S’il n’y avait qu’un événement à retenir du premier semestre de l’année 2010, c’est que la crise de la dette publique grecque a bien failli faire chavirer le navire européen. Beaucoup de voix se sont élevées pour dénoncer, à juste titre, les failles de la zone monétaire européenne – l’absence de coordination des politiques budgétaires, l’obsolescence des critères du Pacte de stabilité, l’inefficacité des sanctions, l’absence de mécanisme de prêt, etc. D’autres voix, plus rares – l’Allemagne, des analystes anglo-saxons, ont prédit ou n’ont pas exclu la sortie de la Grèce de l’eurozone. En moins de six mois, l’impensable est devenu envisageable : l’éclatement de la zone euro.

Aujourd’hui, cette éventualité n’est plus évoquée, grâce à la volonté politique des Etats européens de sauver la monnaie unique (prêts à la Grèce, création d’un fonds de stabilisation de la zone euro, mise en place de plans de rigueur, etc.). Il est toutefois bon de rappeler qu’un éclatement de la zone euro aurait des conséquences dévastatrices, comme le démontre une étude du service économique de la banque ING, publiée le 7 juillet et révélée par Lepoint.fr et le blog Les coulisses de Bruxelles.
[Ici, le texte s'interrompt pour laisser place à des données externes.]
==> config.mk <==
export PLATFORM = sky130hd
export DESIGN_NAME = cgcsr_top
export DESIGN_NICKNAME = d
export VERILOG_FILES = /design/src/include/cgcsr_pkg.sv /design/src/include/cgcsr_wr_if.sv /design/src/rtl/cgcsr_spi_rx.sv /design/src/rtl/cgcsr_holdover.sv /design/src/rtl/cgcsr_top.sv
export SDC_FILE = /design/constraint.sdc
export NUM_CORES = 1
export LEC_CHECK = 0
export BUFFER_PORTS_ARGS = -buffer_cell sky130_fd_sc_hd__buf_2
export CORE_ASPECT_RATIO = 2
export CORE_MARGIN = 4
export CORE_UTILIZATION = 45
export DETAILED_ROUTE_END_ITERATION = 7
export GPL_ROUTABILITY_DRIVEN = 0
export GPL_TIMING_DRIVEN = 0
export PLACE_DENSITY_LB_ADDON = 0.08
export SKIP_CTS_REPAIR_TIMING = 1
export SLEW_MARGIN = 15
export SYNTH_ARGS = -nofsm -noshare
export SYNTH_HDL_FRONTEND = slang
export SYNTH_SLANG_ARGS = --single-unit
==> constraint.sdc <==
create_clock -name core_clk -period 3.4 [get_ports core_clk]
set_input_delay 0.51 -clock core_clk [delete_from_list [all_inputs] [get_ports core_clk]]
set_output_delay 0.51 -clock core_clk [all_outputs]
set_load 0.02 [all_outputs]
==> src/include/cgcsr_pkg.sv <==
/*
 Constants for the clock generator control and status register bank:
 register addresses, field positions, reset values and the serial port
 state encoding. Assumes 7-bit register addresses and 8-bit registers.
*/
package cgcsr_pkg;
   // ------------------------------------------------------------------
   // Widths
   // ------------------------------------------------------------------
   localparam int REG_AW = 7;
   localparam int REG_DW = 8;
   localparam int SPI_WORD_BITS = 16;
   localparam logic [3:0] BYTE_BITS = 4'h8;

   // ------------------------------------------------------------------
   // Register addresses
   // ------------------------------------------------------------------
   localparam logic [6:0] ADDR_P_DIV = 7'h00;
   localparam logic [6:0] ADDR_M_DIV_HI = 7'h01;
   localparam logic [6:0] ADDR_M_DIV_LO = 7'h02;
   localparam logic [6:0] ADDR_N0_DIV = 7'h03;
   localparam logic [6:0] ADDR_N1_DIV = 7'h04;
   localparam logic [6:0] ADDR_OUTPUT_INPUT_CONTROL = 7'h05;
   localparam logic [6:0] ADDR_HOLDOVER_MISC_CONTROL = 7'h06;
   localparam logic [6:0] ADDR_INPUT_MONITOR_STATUS = 7'h07;
   localparam logic [6:0] ADDR_RESERVED = 7'h08;

   // ------------------------------------------------------------------
   // Field positions
   // ------------------------------------------------------------------
   localparam int OIC_OUT_DIS = 7;
   localparam int OIC_EN_FIRST = 6;
   localparam int OIC_EN_SECOND = 5;
   localparam int OIC_DEF_B = 4;
   localparam int OIC_IN_EN_HI = 3;
   localparam int OIC_IN_EN_LO = 2;
   localparam int OIC_REVERT = 1;
   localparam int OIC_MON_RST = 0;
   localparam int HMC_HOLD_EN = 7;
   localparam int HMC_FORCE = 6;
   localparam int HMC_ACQ_NOM = 5;
   localparam int HMC_SW_RST = 4;
   localparam int HMC_DIV_ROUTE = 2;
   localparam int HMC_ACQ_SEL = 1;
   localparam logic [1:0] IN_EN_BY_PINS = 2'h0;

   // ------------------------------------------------------------------
   // Reset values and write masks
   // ------------------------------------------------------------------
   localparam logic [7:0] OIC_RESET = 8'h60;
   localparam logic [7:0] HMC_RESET = 8'h00;
   localparam logic [7:0] ZERO_RESET = 8'h00;
   localparam logic [7:0] OIC_STORE_MASK = 8'hFE;
   localparam logic [7:0] HMC_STORE_MASK = 8'hEE;
   localparam logic [6:0] I2C_DEV_ADDR = 7'h68;

   // ------------------------------------------------------------------
   // Two-wire port states
   // ------------------------------------------------------------------
   typedef enum logic [2:0] {
      ST_IDLE = 3'b000,
      ST_ADDR = 3'b001,
      ST_CMD = 3'b010,
      ST_WDATA = 3'b011,
      ST_ACK = 3'b100,
      ST_RDATA = 3'b101,
      ST_RACK = 3'b110
   } cgcsr_i2c_st_t;
endpackage

==> src/include/cgcsr_wr_if.sv <==
/*
 Register write request from a serial front end to the register bank.
 Assumes one-cycle write strobes on core_clk.
*/
`timescale 1ns/1ps
interface cgcsr_wr_if;
   logic wrStb;
   logic [6:0] wrAddr;
   logic [7:0] wrData;
   modport src (output wrStb, output wrAddr, output wrData);
   modport dst (input wrStb, input wrAddr, input wrData);
endinterface

==> src/rtl/cgcsr_spi_rx.sv <==
/*
 Write-only three-wire receiver: gathers a 16-bit word MSB first and
 issues one register write when chip select rises after 16 bits with the MSB clear. Assumes pins are
 synchronous to core_clk and SCL is slow against it.
*/
`timescale 1ns/1ps
module cgcsr_spi_rx
   import cgcsr_pkg::*;
(
   input wire logic core_clk, // Core clock
   input wire logic resetn, // Synchronous reset, active low
   input wire logic enable, // Three-wire port selected
   input wire logic csN, // Chip select, active low
   input wire logic scl, // Serial clock
   input wire logic sda, // Serial data
   cgcsr_wr_if.src wr // Write request out
);
   typedef struct packed {
      logic sclPrev;
      logic csPrev;
      logic [15:0] shift;
      logic [4:0] cnt;
      logic stb;
      logic [6:0] addr;
      logic [7:0] data;
   } cgcsr_spi_state_t;

   localparam cgcsr_spi_state_t SPI_RST = '{csPrev: 1'b1, default: '0};
   localparam logic [4:0] WORD_CNT = 5'(SPI_WORD_BITS);

   cgcsr_spi_state_t s_reg;
   cgcsr_spi_state_t s_next;

   always_comb begin
      s_next = s_reg;
      s_next.sclPrev = scl;
      s_next.csPrev = csN;
      s_next.stb = 1'b0;
      if (enable && !csN && s_reg.csPrev) begin
         s_next.cnt = 5'h00;
      end else if (enable && !csN && scl && !s_reg.sclPrev) begin
         s_next.shift = {s_reg.shift[14:0], sda};
         if (s_reg.cnt != WORD_CNT) begin
            s_next.cnt = s_reg.cnt + 5'h01;
         end
      end else if (enable && csN && !s_reg.csPrev) begin
         if (s_reg.cnt == WORD_CNT && !s_reg.shift[15]) begin
            s_next.stb = 1'b1;
            s_next.addr = s_reg.shift[14:8];
            s_next.data = s_reg.shift[7:0];
         end
         s_next.cnt = 5'h00;
      end
   end

   always_ff @(posedge core_clk) begin
      if (!resetn) begin
         s_reg <= SPI_RST;
      end else begin
         s_reg <= s_next;
      end
   end

   assign wr.wrStb = s_reg.stb;
   assign wr.wrAddr = s_reg.addr;
   assign wr.wrData = s_reg.data;
endmodule

==> src/rtl/cgcsr_holdover.sv <==
/*
 Holdover control: captures the nominal crystal control word and picks
 what steers the crystal. Assumes pllCtrl is a word in the core domain.
*/
`timescale 1ns/1ps
module cgcsr_holdover
   import cgcsr_pkg::*;
#(
   parameter int CTRL_W = 16
) (
   input wire logic core_clk, // Core clock
   input wire logic resetn, // Synchronous reset, active low
   input wire logic holdEn, // Holdover allowed
   input wire logic forceHold, // Forced holdover
   input wire logic acqNominal, // Acquire nominal command level
   input wire logic acqSel, // Crystal held at captured value
   input wire logic bothFailed, // No usable reference
   input wire logic [CTRL_W-1:0] pllCtrl, // Live PLL control word
   output logic [CTRL_W-1:0] xtalCtrl, // Word steering the crystal
   output logic inHoldover // Holdover state
);
   typedef struct packed {
      logic forcePrev;
      logic acqPrev;
      logic [CTRL_W-1:0] nominal;
      logic [CTRL_W-1:0] xtal;
      logic hold;
   } cgcsr_hold_state_t;

   cgcsr_hold_state_t s_reg;
   cgcsr_hold_state_t s_next;

   always_comb begin
      s_next = s_reg;
      s_next.forcePrev = forceHold;
      s_next.acqPrev = acqNominal;
      if ((forceHold && !s_reg.forcePrev) ||
          (acqNominal && !s_reg.acqPrev)) begin
         s_next.nominal = pllCtrl;
      end
      s_next.hold = holdEn && (forceHold || bothFailed);
      if (acqSel || s_reg.hold) begin
         s_next.xtal = s_reg.nominal;
      end else begin
         s_next.xtal = pllCtrl;
      end
   end

   always_ff @(posedge core_clk) begin
      if (!resetn) begin
         s_reg <= '0;
      end else begin
         s_reg <= s_next;
      end
   end

   assign xtalCtrl = s_reg.xtal;
   assign inHoldover = s_reg.hold;
endmodule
L’étude “Quantifier l’impensable” mesure l’impact économique, financier et monétaire de deux scénarii évoqués au plus fort de la crise grecque : la sortie de la Grèce de la zone euro et l’éclatement pur et simple de la zone euro.

Plongeon en récession Quel que soit le scénario retenu, la croissance européenne serait plombée. Dans le cas d’une sortie de la Grèce uniquement, c’est bien sûr la péninsule hellénique qui subirait les plus gros dommages : son PIB reculerait dans la première année de 7,5%. L’impact sur les autres pays serait plus limité, vu le faible poids économique de la Grèce dans les échanges intracommunautaires : la France et l’Allemagne ne souffriraient ainsi que d’une baisse de 1% de leur PIB. L’implosion de la zone euro, en revanche, aurait un impact beaucoup plus large : le PIB de la Grèce reculerait de 9%, celui de la France de 5% et celui de l’Allemagne de 4%. Rappelons qu’au plus fort de la crise économique mondiale, en 2009, le PIB français n’a reculé “que” de 2,6%.

Les effets sur les monnaies et l’inflation seraient plus variés. Si la Grèce abandonne seule l’euro, la drachme serait dévaluée de 80% par rapport à la monnaie européenne, ce qui créerait une inflation à deux chiffres dans le pays. A l’inverse, dans les autres pays membres de la zone euro, la récession créerait un choc déflationniste. En cas d’implosion de la zone euro dans son ensemble, la monnaie grecque serait dévaluée de 50% par rapport au nouveau deutsche mark, de même que la peseta espagnole et l’escudo portugais. Dans ces pays, l’inflation serait galopante. Le franc serait quant à lui dévalué de 11% par rapport à la monnaie allemande et la lire italienne de 22%. Quant à l’euro, il passerait sous la barre du dollar. Le choc déflationniste qui toucherait la France et l’Allemagne toucherait alors aussi l’économie américaine.

Des pays poussés à la faillite

Autres conséquences : la baisse des cours de Bourse, des prix de l’immobilier, et surtout un séisme pour le secteur financier. En effet, la plupart des obligations de l’Etat grec étant possédées par des banques européennes, la sortie de la Grèce de la zone euro entraînerait de lourdes pertes pour ces établissements. Ce serait encore pire en cas d’éclatement de la zone euro, le coeur de la zone euro (France, Allemagne, Autriche, Italie, etc.) étant généralement créditeur des pays périphériques.

Le scénario d’un éclatement de la zone euro créerait d’ailleurs de fortes tensions sur taux des obligations d’Etat : les capitaux se réfugiant vers les dettes jugées solvables, les taux d’intérêt à long terme des obligations allemandes et néerlandaises chuteraient sous les 1%, tandis ceux des pays périphériques flamberaient à plus de 10%. Ce qui renchérirait le coût de la dette de ces pays et rendrait possible leur faillite.

“L’impact immédiat d’un éclatement de la zone euro serait très douloureux, conclut l’étude d’ING. Les dommages économiques provoqués dans les deux ans pèseraient lourdement face aux bénéfices de long terme supposés. Ceux qui évoquent la fin de l’union monétaire européenne devraient y réfléchir.” Ils devraient surtout chiffrer ces supposés bénéfices. Afin que le débat puisse avoir lieu.